“I must run back, for it is time for Proté to dress me for supper. We are going to have it outdoors to-night as a treat.” Marie Josephine looked wistfully at Jean as she spoke. She would have so enjoyed his company at the evening meal under the stars, out on the wide terrace, but Jean did not seem to be at all envious of the outdoor supper at Les Vignes.

“You are to come to see us to-night, Dian. You shall have some of the new fig jam,” Jean called over his shoulder to the shepherd. Then as he went on through the wood with Marie Josephine he said happily:

“Mother will set the little table out under the big pine by the red well if I ask her to!”

“You will have a picnic, too, and I would rather go to it than to ours. Good-bye, Jean, until to-morrow.” Marie Josephine was off like a flash toward the great house which loomed before them as they made a sudden turning in the wood path.

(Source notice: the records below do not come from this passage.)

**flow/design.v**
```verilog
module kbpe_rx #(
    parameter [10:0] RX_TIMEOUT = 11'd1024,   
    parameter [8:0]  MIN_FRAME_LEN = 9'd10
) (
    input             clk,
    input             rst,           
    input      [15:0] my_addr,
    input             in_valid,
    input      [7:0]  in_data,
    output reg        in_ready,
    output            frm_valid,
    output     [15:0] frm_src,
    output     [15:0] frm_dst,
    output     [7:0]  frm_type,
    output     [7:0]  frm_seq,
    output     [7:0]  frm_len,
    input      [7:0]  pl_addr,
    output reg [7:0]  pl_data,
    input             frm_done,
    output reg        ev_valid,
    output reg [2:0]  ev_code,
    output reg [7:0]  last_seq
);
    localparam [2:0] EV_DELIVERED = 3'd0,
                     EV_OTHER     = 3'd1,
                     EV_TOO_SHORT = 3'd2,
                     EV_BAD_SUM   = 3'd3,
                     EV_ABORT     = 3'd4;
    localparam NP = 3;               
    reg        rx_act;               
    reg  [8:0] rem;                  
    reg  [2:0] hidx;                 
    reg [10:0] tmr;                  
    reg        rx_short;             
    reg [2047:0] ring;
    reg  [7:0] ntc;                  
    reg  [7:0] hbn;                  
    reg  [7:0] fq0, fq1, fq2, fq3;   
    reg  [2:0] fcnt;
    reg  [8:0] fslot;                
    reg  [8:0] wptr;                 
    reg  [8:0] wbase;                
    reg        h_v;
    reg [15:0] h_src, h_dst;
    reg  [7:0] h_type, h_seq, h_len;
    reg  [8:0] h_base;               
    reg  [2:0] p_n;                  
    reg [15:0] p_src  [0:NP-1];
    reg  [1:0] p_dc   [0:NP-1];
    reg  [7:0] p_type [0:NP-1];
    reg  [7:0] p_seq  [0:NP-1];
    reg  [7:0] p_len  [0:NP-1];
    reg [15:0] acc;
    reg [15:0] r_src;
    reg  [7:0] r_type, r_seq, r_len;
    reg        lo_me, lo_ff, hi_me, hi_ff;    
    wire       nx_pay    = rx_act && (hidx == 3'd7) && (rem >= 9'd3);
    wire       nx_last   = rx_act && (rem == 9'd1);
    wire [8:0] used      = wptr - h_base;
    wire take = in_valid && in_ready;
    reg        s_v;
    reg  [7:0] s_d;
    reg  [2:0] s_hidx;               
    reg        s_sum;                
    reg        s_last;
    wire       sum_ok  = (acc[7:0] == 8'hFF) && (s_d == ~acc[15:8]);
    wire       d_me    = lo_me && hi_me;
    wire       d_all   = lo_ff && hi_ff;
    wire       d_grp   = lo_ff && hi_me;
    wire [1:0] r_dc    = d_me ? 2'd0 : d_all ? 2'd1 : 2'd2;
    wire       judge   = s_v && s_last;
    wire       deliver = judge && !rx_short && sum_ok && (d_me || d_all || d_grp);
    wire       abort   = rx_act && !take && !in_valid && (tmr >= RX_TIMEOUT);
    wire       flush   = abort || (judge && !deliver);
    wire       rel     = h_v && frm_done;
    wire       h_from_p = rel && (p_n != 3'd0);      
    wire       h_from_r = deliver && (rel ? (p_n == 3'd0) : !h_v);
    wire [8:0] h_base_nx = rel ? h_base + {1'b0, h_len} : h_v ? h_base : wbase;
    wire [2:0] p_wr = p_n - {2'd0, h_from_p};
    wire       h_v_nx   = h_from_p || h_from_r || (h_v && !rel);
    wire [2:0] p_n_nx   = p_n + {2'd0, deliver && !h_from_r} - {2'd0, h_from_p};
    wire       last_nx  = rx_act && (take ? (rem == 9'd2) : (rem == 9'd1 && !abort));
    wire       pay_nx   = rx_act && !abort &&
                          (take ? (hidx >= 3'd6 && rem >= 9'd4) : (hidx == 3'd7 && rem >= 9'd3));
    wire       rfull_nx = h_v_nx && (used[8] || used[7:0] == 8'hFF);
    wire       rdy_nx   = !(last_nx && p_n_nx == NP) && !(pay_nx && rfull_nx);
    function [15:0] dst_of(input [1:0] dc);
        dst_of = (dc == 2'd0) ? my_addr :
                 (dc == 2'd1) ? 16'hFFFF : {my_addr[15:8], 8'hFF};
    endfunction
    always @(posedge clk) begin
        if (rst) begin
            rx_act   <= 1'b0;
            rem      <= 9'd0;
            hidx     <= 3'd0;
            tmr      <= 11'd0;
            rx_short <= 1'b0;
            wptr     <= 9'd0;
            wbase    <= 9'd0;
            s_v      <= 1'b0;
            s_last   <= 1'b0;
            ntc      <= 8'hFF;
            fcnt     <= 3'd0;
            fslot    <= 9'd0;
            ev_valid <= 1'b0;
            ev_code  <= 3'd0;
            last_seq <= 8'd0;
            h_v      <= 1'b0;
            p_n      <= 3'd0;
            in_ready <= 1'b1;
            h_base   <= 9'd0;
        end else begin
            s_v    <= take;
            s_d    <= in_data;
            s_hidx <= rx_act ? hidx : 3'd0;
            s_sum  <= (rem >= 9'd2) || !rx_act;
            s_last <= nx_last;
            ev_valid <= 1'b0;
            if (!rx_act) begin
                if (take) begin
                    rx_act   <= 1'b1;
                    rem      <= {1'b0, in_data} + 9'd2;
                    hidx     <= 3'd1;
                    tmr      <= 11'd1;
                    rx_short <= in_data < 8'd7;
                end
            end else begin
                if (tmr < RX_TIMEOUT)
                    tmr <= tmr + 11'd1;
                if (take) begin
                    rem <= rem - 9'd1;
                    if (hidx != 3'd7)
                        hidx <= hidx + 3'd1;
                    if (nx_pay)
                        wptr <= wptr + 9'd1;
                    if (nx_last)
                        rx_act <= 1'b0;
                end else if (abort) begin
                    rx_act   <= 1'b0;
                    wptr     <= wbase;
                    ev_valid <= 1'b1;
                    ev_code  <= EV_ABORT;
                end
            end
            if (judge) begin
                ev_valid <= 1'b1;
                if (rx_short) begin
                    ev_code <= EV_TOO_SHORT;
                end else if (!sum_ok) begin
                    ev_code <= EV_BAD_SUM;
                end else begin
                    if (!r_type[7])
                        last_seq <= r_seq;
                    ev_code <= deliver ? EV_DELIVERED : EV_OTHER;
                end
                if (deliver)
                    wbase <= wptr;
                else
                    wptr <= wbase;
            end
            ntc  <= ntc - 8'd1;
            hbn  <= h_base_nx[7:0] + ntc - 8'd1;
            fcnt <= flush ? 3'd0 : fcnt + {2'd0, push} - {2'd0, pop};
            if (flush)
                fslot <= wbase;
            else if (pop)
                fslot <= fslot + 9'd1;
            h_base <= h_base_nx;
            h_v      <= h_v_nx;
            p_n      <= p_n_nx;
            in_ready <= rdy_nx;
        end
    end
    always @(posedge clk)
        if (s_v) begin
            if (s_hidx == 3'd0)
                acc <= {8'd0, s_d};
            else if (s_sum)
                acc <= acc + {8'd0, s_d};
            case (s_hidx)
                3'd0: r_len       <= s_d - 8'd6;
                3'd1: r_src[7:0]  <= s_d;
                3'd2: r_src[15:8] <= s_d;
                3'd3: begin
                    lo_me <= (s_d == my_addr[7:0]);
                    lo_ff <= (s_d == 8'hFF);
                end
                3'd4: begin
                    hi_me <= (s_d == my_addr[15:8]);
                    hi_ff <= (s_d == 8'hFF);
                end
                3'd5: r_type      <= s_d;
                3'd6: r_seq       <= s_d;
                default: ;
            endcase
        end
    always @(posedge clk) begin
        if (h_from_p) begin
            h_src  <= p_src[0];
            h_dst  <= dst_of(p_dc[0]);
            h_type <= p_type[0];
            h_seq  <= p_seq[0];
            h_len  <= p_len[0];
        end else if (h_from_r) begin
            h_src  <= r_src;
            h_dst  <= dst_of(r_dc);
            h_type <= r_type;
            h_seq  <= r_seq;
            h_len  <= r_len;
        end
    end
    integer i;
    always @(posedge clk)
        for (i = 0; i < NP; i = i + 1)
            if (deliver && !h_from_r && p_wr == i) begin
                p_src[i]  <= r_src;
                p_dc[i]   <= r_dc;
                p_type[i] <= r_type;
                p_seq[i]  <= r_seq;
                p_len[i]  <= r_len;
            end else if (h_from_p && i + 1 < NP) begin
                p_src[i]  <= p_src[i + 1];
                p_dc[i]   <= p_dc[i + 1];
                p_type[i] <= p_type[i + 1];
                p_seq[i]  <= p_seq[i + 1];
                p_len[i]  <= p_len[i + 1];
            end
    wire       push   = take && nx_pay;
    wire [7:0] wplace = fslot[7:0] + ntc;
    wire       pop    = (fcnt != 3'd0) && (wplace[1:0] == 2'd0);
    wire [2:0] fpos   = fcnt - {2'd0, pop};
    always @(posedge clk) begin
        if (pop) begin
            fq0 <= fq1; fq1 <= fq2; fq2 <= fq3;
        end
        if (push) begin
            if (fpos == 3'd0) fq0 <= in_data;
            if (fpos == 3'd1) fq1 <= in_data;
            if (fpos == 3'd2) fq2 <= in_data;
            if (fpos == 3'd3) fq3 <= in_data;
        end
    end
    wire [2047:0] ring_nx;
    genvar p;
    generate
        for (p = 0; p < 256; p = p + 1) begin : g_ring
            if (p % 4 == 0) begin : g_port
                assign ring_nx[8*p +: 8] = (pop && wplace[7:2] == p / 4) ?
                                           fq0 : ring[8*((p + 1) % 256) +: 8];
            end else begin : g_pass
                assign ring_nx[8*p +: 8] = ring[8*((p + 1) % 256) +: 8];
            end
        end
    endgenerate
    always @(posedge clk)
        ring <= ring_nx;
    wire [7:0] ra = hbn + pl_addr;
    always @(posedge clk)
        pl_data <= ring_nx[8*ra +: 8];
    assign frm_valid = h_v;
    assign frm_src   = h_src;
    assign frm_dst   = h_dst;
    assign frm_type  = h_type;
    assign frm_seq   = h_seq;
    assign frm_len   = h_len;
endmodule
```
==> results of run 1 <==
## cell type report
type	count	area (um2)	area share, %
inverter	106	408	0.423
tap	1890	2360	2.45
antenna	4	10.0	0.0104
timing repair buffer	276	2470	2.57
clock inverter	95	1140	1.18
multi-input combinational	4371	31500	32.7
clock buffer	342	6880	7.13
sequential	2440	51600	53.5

She ran in at the stone lion-guarded entrance door, up a great flight of stone stairs, and into a big room on the right at the top of the stairs. Proté stood by the window looking out, but on seeing her little charge she came forward hurriedly.

“Martin says supper must be early because of the nights getting cold. It was Madame le Pont’s order. You must wear something warm over your frock. That was her order, too.” While she spoke Proté brushed out Marie Josephine’s curls in front of a long, gilded mirror which hung back of the dressing table. There were two silver candleholders which held lighted candles, one on each side of the glass. Marie Josephine smiled at Proté’s face in the mirror.

“I’ll wear Great-aunt Hortense’s shawl, you know the one she gave me to keep until I’m grown-up. Let’s talk about the bal masqué, Proté. Wasn’t it splendid of Rosanne to come for me that way with Gonfleur! I want to see Rosanne. I’ve so many things to tell her!”

“It may be, Little Mademoiselle, that she will have a great many things to tell you!” Proté’s round face looked solemn as she spoke. Marie Josephine looked at her more seriously in the looking-glass.

“Yes,” she answered slowly. “Yes, of course, I suppose she will. She is in Paris. Doesn’t it seem strange, Proté, when it’s so sweet and quiet here in Pigeon Valley, to think of Paris?”

Proté shrugged her shoulders and raised both hands, hairbrush and all.